* **Exercise instructions**: The number of lines in the entries below holding the word "decap" is all that is needed here.

(Collection entries)
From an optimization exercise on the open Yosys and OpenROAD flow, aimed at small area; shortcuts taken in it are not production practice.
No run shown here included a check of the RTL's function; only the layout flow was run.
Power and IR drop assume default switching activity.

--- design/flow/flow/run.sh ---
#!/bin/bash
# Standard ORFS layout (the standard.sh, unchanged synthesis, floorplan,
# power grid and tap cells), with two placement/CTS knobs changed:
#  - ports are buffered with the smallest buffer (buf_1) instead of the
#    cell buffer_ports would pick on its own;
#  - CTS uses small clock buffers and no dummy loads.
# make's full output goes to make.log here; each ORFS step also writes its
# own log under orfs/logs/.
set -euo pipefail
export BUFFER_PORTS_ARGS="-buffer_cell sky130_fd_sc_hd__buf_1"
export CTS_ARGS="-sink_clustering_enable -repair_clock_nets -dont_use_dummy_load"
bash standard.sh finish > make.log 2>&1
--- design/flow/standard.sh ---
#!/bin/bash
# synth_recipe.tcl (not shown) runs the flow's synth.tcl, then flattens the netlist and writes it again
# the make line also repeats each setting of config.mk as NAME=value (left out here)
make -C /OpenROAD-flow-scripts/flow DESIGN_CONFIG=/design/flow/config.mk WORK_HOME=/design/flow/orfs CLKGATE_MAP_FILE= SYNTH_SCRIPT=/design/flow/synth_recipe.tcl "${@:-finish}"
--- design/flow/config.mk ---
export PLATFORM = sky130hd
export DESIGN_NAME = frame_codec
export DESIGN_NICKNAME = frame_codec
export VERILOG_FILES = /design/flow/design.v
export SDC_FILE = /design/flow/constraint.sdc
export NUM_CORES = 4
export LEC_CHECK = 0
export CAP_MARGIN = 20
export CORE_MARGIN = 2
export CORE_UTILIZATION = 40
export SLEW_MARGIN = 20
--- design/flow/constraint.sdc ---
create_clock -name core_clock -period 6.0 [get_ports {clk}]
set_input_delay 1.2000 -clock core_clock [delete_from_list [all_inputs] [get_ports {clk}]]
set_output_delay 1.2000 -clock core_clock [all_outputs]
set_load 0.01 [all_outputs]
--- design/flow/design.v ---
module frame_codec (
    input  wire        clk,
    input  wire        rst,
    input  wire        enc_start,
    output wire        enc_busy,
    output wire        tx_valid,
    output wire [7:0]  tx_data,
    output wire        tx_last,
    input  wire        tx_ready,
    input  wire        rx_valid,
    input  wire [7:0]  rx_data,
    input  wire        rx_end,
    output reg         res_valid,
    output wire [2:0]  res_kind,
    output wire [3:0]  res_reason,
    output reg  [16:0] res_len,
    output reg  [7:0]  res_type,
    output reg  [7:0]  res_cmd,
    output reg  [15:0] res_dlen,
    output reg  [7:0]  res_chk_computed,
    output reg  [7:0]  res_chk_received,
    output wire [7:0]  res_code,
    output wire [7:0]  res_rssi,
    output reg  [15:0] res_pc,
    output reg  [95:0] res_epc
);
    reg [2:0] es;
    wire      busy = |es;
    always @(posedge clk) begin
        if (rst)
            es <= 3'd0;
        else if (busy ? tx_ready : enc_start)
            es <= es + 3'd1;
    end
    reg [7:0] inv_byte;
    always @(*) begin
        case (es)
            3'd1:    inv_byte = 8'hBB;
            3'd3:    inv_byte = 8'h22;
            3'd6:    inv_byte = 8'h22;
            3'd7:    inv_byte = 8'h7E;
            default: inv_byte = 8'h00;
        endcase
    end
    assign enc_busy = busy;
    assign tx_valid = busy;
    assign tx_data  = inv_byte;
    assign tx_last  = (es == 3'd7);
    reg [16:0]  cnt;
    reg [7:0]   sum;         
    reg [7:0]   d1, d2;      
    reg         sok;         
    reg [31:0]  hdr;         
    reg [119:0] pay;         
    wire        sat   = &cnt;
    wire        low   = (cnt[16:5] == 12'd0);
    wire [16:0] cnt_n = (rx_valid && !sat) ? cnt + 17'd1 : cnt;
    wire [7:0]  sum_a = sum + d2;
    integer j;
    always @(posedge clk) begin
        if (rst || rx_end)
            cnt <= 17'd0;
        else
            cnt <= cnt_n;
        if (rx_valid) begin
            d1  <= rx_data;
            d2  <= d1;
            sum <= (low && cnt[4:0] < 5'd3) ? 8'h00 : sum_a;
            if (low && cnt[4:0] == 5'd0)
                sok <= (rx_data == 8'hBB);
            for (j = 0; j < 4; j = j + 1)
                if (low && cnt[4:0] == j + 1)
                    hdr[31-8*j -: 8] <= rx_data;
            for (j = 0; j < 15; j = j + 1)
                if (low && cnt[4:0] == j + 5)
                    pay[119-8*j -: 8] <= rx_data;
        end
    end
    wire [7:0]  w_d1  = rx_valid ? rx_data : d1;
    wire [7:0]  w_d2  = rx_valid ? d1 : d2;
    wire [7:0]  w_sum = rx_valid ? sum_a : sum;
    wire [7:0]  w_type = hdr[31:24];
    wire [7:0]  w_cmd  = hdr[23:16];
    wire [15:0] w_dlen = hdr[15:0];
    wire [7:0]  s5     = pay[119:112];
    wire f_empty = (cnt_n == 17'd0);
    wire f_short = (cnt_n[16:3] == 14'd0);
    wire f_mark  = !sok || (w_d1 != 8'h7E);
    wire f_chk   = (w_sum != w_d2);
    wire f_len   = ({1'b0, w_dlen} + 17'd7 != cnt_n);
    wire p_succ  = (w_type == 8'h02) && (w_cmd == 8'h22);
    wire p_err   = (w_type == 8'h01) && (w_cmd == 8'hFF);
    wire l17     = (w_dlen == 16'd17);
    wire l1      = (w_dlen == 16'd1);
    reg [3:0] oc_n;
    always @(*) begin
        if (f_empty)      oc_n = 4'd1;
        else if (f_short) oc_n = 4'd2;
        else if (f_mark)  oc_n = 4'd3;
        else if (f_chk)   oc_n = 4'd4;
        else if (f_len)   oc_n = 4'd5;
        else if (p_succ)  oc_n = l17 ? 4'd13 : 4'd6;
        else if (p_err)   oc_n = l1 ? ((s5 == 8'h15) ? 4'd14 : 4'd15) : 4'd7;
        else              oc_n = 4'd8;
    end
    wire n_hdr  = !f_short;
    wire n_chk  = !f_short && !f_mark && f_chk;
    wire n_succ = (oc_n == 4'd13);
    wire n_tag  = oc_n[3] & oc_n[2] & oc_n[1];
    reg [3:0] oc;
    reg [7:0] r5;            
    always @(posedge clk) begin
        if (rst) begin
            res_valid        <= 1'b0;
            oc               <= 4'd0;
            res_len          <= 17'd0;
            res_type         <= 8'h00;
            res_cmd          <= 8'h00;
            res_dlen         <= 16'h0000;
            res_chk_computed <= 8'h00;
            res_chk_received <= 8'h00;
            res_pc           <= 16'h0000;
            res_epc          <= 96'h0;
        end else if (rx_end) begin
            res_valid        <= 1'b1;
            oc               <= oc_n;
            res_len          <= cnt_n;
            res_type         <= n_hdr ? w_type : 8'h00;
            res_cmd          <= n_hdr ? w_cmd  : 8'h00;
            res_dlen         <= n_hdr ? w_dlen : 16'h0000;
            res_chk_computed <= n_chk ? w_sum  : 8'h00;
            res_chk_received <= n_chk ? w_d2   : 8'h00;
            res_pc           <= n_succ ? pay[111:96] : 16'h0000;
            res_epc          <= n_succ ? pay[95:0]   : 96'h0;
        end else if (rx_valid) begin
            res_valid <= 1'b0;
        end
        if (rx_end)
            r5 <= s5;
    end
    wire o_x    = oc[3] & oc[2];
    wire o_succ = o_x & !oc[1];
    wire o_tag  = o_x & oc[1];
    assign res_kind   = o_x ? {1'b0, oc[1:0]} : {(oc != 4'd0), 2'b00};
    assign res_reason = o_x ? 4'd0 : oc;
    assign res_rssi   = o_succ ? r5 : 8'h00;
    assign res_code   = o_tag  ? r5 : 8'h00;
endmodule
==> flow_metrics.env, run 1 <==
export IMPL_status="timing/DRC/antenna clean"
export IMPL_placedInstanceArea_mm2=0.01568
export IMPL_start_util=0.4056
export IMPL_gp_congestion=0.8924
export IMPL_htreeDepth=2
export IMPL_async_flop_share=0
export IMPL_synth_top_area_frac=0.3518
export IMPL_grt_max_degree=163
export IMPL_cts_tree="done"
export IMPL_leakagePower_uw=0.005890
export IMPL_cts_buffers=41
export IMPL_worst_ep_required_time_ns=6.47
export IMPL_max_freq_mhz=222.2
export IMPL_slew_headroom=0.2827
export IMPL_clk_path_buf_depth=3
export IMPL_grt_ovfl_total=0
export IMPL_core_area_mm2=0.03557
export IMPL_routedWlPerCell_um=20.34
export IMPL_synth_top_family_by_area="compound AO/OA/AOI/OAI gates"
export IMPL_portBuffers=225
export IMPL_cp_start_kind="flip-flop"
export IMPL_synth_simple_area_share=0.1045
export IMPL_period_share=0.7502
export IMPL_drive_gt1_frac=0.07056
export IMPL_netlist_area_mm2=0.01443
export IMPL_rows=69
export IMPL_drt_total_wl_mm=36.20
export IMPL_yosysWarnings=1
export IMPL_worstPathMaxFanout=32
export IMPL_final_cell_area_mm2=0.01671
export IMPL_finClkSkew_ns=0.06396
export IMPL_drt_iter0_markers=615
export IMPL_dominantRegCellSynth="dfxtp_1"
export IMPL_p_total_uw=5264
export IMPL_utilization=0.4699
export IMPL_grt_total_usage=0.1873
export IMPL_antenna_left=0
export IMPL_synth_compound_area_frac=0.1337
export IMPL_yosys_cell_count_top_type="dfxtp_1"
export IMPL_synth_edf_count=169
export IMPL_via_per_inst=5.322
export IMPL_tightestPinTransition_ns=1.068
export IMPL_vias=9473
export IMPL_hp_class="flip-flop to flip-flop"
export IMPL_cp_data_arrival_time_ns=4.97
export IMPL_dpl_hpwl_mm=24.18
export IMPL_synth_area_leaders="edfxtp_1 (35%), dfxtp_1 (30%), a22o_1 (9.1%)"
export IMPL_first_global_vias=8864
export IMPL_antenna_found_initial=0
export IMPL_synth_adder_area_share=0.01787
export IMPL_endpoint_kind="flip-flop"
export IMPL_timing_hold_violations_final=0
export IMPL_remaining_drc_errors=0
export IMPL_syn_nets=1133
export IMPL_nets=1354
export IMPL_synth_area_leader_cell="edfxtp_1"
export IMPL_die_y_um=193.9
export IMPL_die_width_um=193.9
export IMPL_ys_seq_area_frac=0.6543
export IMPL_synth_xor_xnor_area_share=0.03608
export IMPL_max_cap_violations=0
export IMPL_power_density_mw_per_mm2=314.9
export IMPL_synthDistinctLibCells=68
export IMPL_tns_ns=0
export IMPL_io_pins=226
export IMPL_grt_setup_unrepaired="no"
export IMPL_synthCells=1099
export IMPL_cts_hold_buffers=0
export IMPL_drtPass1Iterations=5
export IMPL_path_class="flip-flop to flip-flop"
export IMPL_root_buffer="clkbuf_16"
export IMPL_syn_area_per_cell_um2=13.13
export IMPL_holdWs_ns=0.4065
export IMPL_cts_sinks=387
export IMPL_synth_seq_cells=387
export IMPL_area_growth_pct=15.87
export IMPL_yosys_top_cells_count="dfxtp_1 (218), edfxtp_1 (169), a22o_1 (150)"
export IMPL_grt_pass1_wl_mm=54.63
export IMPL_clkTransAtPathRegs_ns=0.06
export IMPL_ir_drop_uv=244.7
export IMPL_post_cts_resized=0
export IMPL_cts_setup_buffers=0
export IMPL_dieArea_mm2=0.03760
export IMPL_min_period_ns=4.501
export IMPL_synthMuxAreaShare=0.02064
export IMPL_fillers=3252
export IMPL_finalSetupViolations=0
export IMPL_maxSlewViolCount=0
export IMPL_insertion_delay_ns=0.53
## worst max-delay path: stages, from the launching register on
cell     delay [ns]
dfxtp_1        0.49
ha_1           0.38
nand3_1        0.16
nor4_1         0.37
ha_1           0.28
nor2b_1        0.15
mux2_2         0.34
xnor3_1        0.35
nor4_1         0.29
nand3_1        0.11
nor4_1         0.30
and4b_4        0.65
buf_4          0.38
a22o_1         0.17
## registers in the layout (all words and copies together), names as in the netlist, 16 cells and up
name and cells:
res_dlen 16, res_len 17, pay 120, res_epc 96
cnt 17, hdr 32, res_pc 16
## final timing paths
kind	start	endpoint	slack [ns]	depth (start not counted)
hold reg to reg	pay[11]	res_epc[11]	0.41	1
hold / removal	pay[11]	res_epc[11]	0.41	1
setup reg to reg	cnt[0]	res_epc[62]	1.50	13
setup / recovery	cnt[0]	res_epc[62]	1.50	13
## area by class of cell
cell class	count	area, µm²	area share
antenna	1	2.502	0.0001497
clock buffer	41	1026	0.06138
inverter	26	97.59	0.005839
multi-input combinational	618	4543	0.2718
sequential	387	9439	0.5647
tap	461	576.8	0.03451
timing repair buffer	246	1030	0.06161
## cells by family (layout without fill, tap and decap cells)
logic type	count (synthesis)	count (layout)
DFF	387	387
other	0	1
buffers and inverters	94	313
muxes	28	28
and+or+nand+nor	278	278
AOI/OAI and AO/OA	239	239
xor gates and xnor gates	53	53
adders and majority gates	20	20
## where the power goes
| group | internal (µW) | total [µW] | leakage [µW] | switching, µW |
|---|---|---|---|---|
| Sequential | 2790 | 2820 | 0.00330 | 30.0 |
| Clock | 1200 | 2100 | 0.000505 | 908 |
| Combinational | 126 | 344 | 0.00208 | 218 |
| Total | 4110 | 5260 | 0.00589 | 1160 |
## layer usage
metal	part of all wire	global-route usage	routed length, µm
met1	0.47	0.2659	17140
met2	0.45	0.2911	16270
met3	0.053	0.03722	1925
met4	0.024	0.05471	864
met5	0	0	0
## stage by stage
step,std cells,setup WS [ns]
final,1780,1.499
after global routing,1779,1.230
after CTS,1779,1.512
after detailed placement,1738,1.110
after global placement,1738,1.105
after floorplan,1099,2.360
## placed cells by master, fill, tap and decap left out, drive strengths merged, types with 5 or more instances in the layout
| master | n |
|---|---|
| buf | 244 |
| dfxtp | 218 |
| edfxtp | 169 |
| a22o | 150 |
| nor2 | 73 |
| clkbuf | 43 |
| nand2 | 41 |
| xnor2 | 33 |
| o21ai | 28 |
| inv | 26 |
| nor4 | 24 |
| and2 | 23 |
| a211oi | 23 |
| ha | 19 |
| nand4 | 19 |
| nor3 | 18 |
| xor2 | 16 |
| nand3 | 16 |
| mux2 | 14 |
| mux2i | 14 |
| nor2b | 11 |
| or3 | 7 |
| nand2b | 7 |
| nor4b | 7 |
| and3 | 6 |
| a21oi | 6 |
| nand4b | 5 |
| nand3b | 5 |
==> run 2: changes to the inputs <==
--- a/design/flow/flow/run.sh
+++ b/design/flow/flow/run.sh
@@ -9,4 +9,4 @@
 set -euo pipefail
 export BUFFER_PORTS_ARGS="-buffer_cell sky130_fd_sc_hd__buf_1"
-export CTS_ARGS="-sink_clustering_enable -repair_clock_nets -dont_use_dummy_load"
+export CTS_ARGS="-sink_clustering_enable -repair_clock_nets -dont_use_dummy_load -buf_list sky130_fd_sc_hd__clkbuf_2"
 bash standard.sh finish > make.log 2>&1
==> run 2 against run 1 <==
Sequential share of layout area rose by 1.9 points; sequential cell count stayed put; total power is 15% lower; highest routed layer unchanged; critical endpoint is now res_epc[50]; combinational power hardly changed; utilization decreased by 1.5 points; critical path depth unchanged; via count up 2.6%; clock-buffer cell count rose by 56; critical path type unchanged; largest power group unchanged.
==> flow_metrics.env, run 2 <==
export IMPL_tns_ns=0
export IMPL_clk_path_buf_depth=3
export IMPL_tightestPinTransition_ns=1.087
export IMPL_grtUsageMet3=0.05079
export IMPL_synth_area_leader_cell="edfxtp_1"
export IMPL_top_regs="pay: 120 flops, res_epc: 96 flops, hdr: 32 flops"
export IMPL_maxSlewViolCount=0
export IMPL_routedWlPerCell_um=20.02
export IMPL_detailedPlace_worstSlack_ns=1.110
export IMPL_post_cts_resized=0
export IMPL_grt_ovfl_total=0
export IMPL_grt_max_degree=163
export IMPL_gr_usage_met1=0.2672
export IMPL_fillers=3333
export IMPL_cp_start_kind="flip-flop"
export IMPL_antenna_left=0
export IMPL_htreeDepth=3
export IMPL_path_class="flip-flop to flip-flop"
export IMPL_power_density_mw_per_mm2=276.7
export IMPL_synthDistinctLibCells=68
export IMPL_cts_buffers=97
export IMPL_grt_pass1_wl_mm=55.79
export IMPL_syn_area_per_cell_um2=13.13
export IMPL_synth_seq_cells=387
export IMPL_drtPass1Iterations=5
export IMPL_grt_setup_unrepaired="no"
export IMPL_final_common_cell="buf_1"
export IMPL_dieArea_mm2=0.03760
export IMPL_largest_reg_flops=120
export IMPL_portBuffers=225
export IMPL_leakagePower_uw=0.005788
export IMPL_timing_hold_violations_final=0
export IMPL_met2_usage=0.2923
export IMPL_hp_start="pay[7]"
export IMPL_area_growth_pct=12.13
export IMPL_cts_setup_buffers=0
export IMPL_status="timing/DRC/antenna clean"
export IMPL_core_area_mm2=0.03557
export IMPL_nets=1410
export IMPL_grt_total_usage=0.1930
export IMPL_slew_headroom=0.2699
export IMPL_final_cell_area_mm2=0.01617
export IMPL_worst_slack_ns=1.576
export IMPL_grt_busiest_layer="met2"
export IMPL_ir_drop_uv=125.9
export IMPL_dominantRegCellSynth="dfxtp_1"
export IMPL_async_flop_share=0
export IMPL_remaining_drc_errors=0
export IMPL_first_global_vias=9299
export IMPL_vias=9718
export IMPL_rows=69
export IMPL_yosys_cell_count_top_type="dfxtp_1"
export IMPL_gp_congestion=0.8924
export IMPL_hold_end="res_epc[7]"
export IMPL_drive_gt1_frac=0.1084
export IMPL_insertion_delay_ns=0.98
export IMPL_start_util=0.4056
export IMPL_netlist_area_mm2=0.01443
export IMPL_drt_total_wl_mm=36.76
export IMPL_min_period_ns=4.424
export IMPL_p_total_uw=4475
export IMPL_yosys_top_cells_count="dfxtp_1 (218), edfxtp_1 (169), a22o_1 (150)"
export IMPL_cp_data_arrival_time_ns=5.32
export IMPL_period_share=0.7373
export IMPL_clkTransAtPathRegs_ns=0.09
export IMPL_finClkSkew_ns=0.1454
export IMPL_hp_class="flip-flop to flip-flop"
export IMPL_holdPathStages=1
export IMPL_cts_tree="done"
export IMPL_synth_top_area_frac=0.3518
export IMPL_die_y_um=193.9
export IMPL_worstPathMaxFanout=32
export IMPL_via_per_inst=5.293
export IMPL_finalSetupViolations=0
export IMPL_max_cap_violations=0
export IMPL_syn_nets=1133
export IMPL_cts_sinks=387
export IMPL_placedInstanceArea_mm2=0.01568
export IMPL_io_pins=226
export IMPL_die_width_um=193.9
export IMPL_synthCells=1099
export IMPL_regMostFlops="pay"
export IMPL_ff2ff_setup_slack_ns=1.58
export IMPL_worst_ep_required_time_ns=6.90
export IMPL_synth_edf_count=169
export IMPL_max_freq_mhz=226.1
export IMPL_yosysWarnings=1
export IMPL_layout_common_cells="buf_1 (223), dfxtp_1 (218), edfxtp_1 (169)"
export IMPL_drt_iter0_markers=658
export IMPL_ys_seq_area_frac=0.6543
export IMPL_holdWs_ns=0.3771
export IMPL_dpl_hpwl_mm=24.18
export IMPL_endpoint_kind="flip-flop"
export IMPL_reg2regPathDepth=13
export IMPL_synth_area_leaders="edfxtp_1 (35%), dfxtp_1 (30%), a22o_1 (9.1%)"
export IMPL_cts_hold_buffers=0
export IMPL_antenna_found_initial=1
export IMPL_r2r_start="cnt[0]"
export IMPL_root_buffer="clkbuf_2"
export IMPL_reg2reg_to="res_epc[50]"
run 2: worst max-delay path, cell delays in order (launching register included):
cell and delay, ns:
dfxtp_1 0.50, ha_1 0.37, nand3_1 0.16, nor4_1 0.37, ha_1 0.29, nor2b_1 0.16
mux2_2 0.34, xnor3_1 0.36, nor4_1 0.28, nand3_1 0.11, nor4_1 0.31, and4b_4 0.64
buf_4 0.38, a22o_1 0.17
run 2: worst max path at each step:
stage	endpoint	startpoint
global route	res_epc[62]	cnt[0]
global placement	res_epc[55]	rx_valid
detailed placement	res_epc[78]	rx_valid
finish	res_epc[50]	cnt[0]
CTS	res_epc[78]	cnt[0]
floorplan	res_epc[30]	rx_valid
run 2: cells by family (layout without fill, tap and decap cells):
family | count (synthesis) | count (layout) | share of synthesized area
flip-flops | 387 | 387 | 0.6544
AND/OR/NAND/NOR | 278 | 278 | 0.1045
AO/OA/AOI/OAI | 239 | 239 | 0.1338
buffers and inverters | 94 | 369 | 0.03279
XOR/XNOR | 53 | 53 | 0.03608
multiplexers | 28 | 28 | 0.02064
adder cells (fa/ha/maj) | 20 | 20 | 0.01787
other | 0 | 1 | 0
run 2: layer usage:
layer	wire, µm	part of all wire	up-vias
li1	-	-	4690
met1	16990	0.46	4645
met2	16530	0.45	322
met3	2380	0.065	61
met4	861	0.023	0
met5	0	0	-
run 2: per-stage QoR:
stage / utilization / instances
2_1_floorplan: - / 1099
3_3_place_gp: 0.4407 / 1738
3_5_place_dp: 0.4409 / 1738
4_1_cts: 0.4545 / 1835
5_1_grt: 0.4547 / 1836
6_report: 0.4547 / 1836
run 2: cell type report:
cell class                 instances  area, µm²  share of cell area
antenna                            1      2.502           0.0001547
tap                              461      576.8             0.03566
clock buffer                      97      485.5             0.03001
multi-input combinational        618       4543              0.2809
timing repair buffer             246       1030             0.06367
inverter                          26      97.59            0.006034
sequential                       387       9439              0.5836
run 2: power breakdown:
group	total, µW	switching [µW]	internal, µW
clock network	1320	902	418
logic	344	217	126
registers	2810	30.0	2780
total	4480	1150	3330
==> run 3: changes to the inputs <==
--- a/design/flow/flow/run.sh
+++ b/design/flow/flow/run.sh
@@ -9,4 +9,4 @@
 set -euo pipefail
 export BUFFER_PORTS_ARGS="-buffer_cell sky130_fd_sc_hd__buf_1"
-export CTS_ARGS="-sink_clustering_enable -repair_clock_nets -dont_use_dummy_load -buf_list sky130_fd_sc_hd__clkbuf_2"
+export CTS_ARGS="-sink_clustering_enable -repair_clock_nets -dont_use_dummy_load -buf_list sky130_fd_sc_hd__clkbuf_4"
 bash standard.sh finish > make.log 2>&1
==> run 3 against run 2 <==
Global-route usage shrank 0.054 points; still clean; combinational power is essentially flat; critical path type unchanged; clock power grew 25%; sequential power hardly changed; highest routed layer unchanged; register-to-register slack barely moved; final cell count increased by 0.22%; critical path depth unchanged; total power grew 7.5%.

* **Result of the task**: 3